Next: 1.2 Thesis Statement and Up: 1. Introduction Previous: 1. Introduction Contents

Subsections

1.1 Commodity Supercomputing

Speed is the main reason why we opt for the use of computers - both serial and parallel computers. Building parallel computers to solve large-scale and complex problems bear the same objective - we want to speed up the computations. Since parallel computing is becoming more and more accessible through the advances in processors and network technologies, the use of parallelism is no longer the privilege of a few scientists with access to powerful supercomputers. Now we have pile of PCs sitting in the server room, and they are interconnected by high-speed LAN, these setups become our in-house parallel computer. However, is that the answer to our quest for more processing power? No, this is not. Building an efficient and high-performance cluster is not that simple as plugging in and setting up all components. To construct a high-performance cluster as well as to orchestrate its processing power, we certainly need to adopt a more scientific approach.

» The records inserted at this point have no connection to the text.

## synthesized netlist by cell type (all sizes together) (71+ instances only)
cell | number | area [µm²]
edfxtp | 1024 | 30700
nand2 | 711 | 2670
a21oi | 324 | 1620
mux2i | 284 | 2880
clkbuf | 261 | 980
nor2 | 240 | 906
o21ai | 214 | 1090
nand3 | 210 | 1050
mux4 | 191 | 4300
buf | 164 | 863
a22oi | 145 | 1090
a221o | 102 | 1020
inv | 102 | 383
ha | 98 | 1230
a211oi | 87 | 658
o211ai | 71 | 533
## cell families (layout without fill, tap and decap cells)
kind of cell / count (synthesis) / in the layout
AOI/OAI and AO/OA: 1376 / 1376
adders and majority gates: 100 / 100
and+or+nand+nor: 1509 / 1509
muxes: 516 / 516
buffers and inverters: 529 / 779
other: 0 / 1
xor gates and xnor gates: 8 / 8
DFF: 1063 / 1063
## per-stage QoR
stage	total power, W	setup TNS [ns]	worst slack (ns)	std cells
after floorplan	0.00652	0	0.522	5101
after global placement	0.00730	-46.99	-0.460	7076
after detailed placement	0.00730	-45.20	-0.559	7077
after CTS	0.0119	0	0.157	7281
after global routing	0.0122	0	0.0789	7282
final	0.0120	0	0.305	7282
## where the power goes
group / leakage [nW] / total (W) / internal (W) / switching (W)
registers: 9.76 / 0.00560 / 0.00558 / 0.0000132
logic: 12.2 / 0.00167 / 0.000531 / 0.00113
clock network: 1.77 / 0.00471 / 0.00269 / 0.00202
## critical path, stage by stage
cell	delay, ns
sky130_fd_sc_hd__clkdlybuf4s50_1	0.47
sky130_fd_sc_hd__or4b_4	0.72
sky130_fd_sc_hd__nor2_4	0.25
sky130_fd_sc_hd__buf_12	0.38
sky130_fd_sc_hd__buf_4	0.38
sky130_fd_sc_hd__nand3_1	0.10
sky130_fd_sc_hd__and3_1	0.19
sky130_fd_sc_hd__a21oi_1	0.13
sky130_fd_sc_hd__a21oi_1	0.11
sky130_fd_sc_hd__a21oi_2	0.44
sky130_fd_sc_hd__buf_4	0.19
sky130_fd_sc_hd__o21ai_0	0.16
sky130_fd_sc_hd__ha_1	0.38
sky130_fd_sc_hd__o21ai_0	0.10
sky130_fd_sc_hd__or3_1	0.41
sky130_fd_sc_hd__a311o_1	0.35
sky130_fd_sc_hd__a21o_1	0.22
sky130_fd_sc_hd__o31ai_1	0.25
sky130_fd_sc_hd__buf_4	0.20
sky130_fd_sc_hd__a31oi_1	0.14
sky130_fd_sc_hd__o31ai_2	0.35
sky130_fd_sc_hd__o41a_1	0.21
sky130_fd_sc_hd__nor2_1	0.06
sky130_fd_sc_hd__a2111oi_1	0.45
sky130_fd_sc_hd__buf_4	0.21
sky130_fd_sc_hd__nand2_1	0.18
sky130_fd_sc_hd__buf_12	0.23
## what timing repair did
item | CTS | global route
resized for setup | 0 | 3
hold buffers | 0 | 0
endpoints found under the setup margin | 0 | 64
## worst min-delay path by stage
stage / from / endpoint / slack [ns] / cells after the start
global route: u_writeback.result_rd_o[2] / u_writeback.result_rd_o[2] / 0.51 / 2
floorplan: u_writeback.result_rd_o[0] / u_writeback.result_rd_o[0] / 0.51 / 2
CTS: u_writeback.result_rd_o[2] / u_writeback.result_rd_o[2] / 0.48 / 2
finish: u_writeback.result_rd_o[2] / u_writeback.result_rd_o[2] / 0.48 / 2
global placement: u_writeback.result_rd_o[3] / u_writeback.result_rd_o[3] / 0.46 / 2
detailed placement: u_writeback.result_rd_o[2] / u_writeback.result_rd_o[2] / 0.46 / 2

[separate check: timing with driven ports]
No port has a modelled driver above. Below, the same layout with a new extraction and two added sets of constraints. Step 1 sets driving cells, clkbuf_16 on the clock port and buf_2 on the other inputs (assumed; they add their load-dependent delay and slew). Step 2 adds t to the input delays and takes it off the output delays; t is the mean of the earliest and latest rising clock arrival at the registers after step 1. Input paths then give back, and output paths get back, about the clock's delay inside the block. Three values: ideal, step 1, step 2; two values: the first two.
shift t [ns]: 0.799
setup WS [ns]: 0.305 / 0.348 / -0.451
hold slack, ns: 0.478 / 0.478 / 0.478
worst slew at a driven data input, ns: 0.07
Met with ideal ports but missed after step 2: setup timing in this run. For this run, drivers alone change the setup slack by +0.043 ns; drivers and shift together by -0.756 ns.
What follows belongs to an exercise in optimizing a design on an open flow for small area; a production flow would make more cautious choices.
The RTL was checked by simulation tests, not by an equivalence proof against the original design.
Power is estimated from default activity; no workload was simulated.

==> flow/design.v <==
module write_back_regfile #(
   parameter int NREG  = 15,
   parameter int CNT_W = 20
) (
   input  logic        clk_i,
   input  logic        rst_n_i,
   input  logic        valid_i,
   input  logic [3:0]  icode_i,
   input  logic [2:0]  stat_i,
   input  logic        dmem_error_i,
   input  logic [63:0] valE_i,
   input  logic [63:0] valM_i,
   input  logic [3:0]  dstE_i,
   input  logic [3:0]  dstM_i,
   input  logic [3:0]  srcA_i,
   input  logic [3:0]  srcB_i,
   output logic [63:0] valA_o,
   output logic [63:0] valB_o,
   output logic [2:0]  stat_o,
   output logic        halted_o,
   output logic [63:0] retired_o
);
   logic [63:0]      regs_n_q [NREG];   
   logic [NREG-1:0]  wr_q;           
   logic [2:0]       stat_q;
   logic [CNT_W-1:0] retired_q;
   logic halted, aok, retire, fault;
   logic [NREG-1:0] weE, weM, we, rdA, rdB;
   logic unused_icode;
   assign unused_icode = ^icode_i;
   assign halted = (stat_q != 3'd1);
   assign aok    = !dmem_error_i && (stat_i == 3'd1);
   assign retire = valid_i && !halted && aok;
   assign fault  = valid_i && !halted && !aok;
   for (genvar r = 0; r < NREG; r++) begin : g_sel
      assign weM[r] = retire && (dstM_i == 4'(r));
      assign weE[r] = retire && (dstE_i == 4'(r)) && (dstM_i != 4'(r));
      assign we[r]  = weM[r] || weE[r];
      assign rdA[r] = wr_q[r] && (srcA_i == 4'(r));
      assign rdB[r] = wr_q[r] && (srcB_i == 4'(r));
   end
   for (genvar r = 0; r < NREG; r++) begin : g_reg
      always_ff @(posedge clk_i) begin
         regs_n_q[r] <= ~(({64{!we[r]}} & ~regs_n_q[r]) |
                          ({64{weE[r]}} & valE_i) |
                          ({64{weM[r]}} & valM_i));
      end
   end
   always_ff @(posedge clk_i or negedge rst_n_i) begin
      if (!rst_n_i) begin
         wr_q      <= '0;
         stat_q    <= 3'd1;
         retired_q <= '0;
      end else begin
         wr_q <= wr_q | we;
         if (retire) retired_q <= retired_q + 1'b1;
         if (fault) begin
            if (dmem_error_i) stat_q <= 3'd3;
            else if (stat_i == 3'd2 || stat_i == 3'd3) stat_q <= stat_i;
            else stat_q <= 3'd4;
         end
      end
   end
   always_comb begin
      valA_o = '0;
      valB_o = '0;
      for (int r = 0; r < NREG; r++) begin
         valA_o = valA_o | ({64{rdA[r]}} & ~regs_n_q[r]);
         valB_o = valB_o | ({64{rdB[r]}} & ~regs_n_q[r]);
      end
   end
   assign stat_o    = stat_q;
   assign halted_o  = halted;
   assign retired_o = {{(64-CNT_W){1'b0}}, retired_q};
endmodule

1.1.0.0.1 Performance Understanding

Performance understanding is a process which is used to determine explanations on the performance behavior of a parallel application on a parallel machine. The development of efficient parallel applications depends upon a realistic prediction of application behavior, which requires in-depth understanding of both the application and the architecture characteristics [3,29,52]. For example, if the communication overhead of a parallel application dominates its execution time, the programmer may try to improve the communication schedule by rearranging the communication events to reduce the communication overhead. On the other hand, the system designer may try to improve the communication system to achieve the same performance goal. To determine how to perform performance tuning, both the programmer and system designer need to acquire detail knowledge on the operation costs, as well as to identify the potential bottleneck(s).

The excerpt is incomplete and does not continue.